Salary for Entry Level

Hi everyone. I recently accepted an offer at a bank and was wondering what the salary would be for an entry-level employee at a bank like JP Morgan or Goldman Sachs.

I would also appreciate your thoughts on how helpful a rotational program may be towards future career development.

Thanks in advance!

15 Comments
 

Just to clarify, the purpose of asking this is to determine whether I have been offered a competitive salary at the bank I will be working for next year. Thanks

 

Thanks! I did check that and really didn't get a clear answer. There seems to be a large salary variance at Glassdoor. I guess associates and analysts at different salary grades put their salary together?

 
Best Response

It sounds like you got hired out of college and into a structured program. I know which firm you're referring to but don't know how they comp. I do know that most likely its probably market. These programs are fairly standardized across Wall Street.
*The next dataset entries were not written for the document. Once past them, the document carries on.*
`config.mk`:
```
export PLATFORM = sky130hd
export DESIGN_NAME = sprite_queue_flat
export DESIGN_NICKNAME = d
export VERILOG_FILES = /design/src/rtl/sprite_queue_pkg.sv /design/src/rtl/sprite_queue_if.sv /design/src/rtl/sprite_queue_fifo.sv /design/src/rtl/sprite_queue.sv /design/src/flat_wrapper.sv
export SDC_FILE = /design/constraint.sdc
export NUM_CORES = 1
export LEC_CHECK = 0
export BUFFER_PORTS_ARGS = -buffer_cell sky130_fd_sc_hd__buf_2
export CORE_ASPECT_RATIO = 1.5
export CORE_UTILIZATION = 65
export DETAILED_ROUTE_END_ITERATION = 8
export PLACE_DENSITY_LB_ADDON = 0.3
export SETUP_SLACK_MARGIN = 0.4
export SLEW_MARGIN = 20
export SYNTH_ARGS = -nofsm -noshare
export SYNTH_HDL_FRONTEND = slang
export SYNTH_SLANG_ARGS = --single-unit
```
`constraint.sdc`:
```
create_clock -name clock -period 5.59 [get_ports clock]
set_input_delay 0.2795 -clock clock [delete_from_list [all_inputs] [get_ports clock]]
set_output_delay 0.2795 -clock clock [all_outputs]
set_load 0.01 [all_outputs]
```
If you're based out of NY, I'd imagine your base salary is somewhere between $55k on the low end, to $75k on the higher end... probably not much of a bonus component. Maybe a few thousand dollars and a coupon book.

At JPM or GS a comparable program? If so, I'd think they would probably pay in the same ballpark, but IMO a little bit higher than you're getting. In investment banking (that's not a comparable role to what you're doing though) at JPM or GS, it would be quite a bit higher (including bonus). You'd probably be looking at more like $70-80k base plus an additional $40-60k bonus.
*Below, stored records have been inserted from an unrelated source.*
[src/rtl/grn_lut_node.sv]
// Boolean gene-regulatory-network node with a run-time loadable K-input truth table.
// Holds a slow (divided) and a fast copy of the gene state and counts fast-copy toggles.
module grn_lut_node #(
  parameter int K        = 4,
  parameter int SLOW_DIV = 2,
  parameter int CNT_W    = 8
) (
  input  logic            clk,
  input  logic            rst,
  input  logic            reset_nos,
  input  logic            init_state,
  input  logic            start_s0,
  input  logic            start_s1,
  input  logic [K-1:0]    nb_s0,
  input  logic [K-1:0]    nb_s1,
  input  logic            cfg_we,
  input  logic [2**K-1:0] cfg_lut,
  output logic            s0,
  output logic            s1,
  output logic            gp_s0,
  output logic            gp_s1,
  output logic            match,
  output logic [CNT_W-1:0] flip_cnt
);

  localparam int DIV_W = (SLOW_DIV > 1) ? $clog2(SLOW_DIV) : 1;
  localparam logic [DIV_W-1:0] DIV_RELOAD = DIV_W'(SLOW_DIV - 1);
  localparam logic [CNT_W-1:0] CNT_MAX    = '1;

  logic [2**K-1:0]  lut_q, lut_d;
  logic             s0_q, s0_d;
  logic             s1_q, s1_d;
  logic [DIV_W-1:0] div_cnt_q, div_cnt_d;
  logic [CNT_W-1:0] flip_cnt_q, flip_cnt_d;

  always_comb begin
    // NOTE: every signal gets a hold default first so no path leaves it unassigned (no latches).
    lut_d      = lut_q;
    s0_d       = s0_q;
    s1_d       = s1_q;
    div_cnt_d  = div_cnt_q;
    flip_cnt_d = flip_cnt_q;

    // Table writes land at the edge; strobes this cycle still read lut_q (old table).
    if (cfg_we) lut_d = cfg_lut;

    if (reset_nos) begin
      s0_d       = init_state;
      s1_d       = init_state;
      div_cnt_d  = '0;
      flip_cnt_d = '0;
    end else begin
      if (start_s0) begin
        if (div_cnt_q == '0) begin
          s0_d      = lut_q[nb_s0];
          div_cnt_d = DIV_RELOAD;
        end else begin
          div_cnt_d = div_cnt_q - 1'b1;
        end
      end
      if (start_s1) begin
        s1_d = lut_q[nb_s1];
        if ((s1_d != s1_q) && (flip_cnt_q != CNT_MAX)) flip_cnt_d = flip_cnt_q + 1'b1;
      end
    end
  end

  // NOTE: sequential state uses non-blocking assignments so all flops sample the same pre-edge values.
  always_ff @(posedge clk) begin
    if (rst) begin
      lut_q      <= '0;
      s0_q       <= 1'b0;
      s1_q       <= 1'b0;
      div_cnt_q  <= '0;
      flip_cnt_q <= '0;
    end else begin
      lut_q      <= lut_d;
      s0_q       <= s0_d;
      s1_q       <= s1_d;
      div_cnt_q  <= div_cnt_d;
      flip_cnt_q <= flip_cnt_d;
    end
  end

  assign s0       = s0_q;
  assign s1       = s1_q;
  assign gp_s0    = s0_q;
  assign gp_s1    = s1_q;
  assign match    = (s0_q == s1_q);
  assign flip_cnt = flip_cnt_q;

endmodule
In terms of what it does for your longer-term career goals... that's pretty tough to say without know what your longer term career goals are.

 

Oh okay. I was offered around that amount, but wow, I had no idea that was the entry-level salary for Investment Banking at JPM/GS.

I don't have a long-term career goal as of yet (besides working my way up in a financial services firm). But my short-term goal is to move into consulting for a few years at Deloitte, KPMG, PwC, or EY.

 

btw, congrats on accepting the offer. Out of curiosity, did you try applying to big 4 consulting?

If you were able to get this position, getting on with one of them straight out of college shouldn't be that difficult for you (depending on your major and the group you want). The only issue I would see is the need to be CPA eligible but I believe that only is necessary at most groups in KPMG.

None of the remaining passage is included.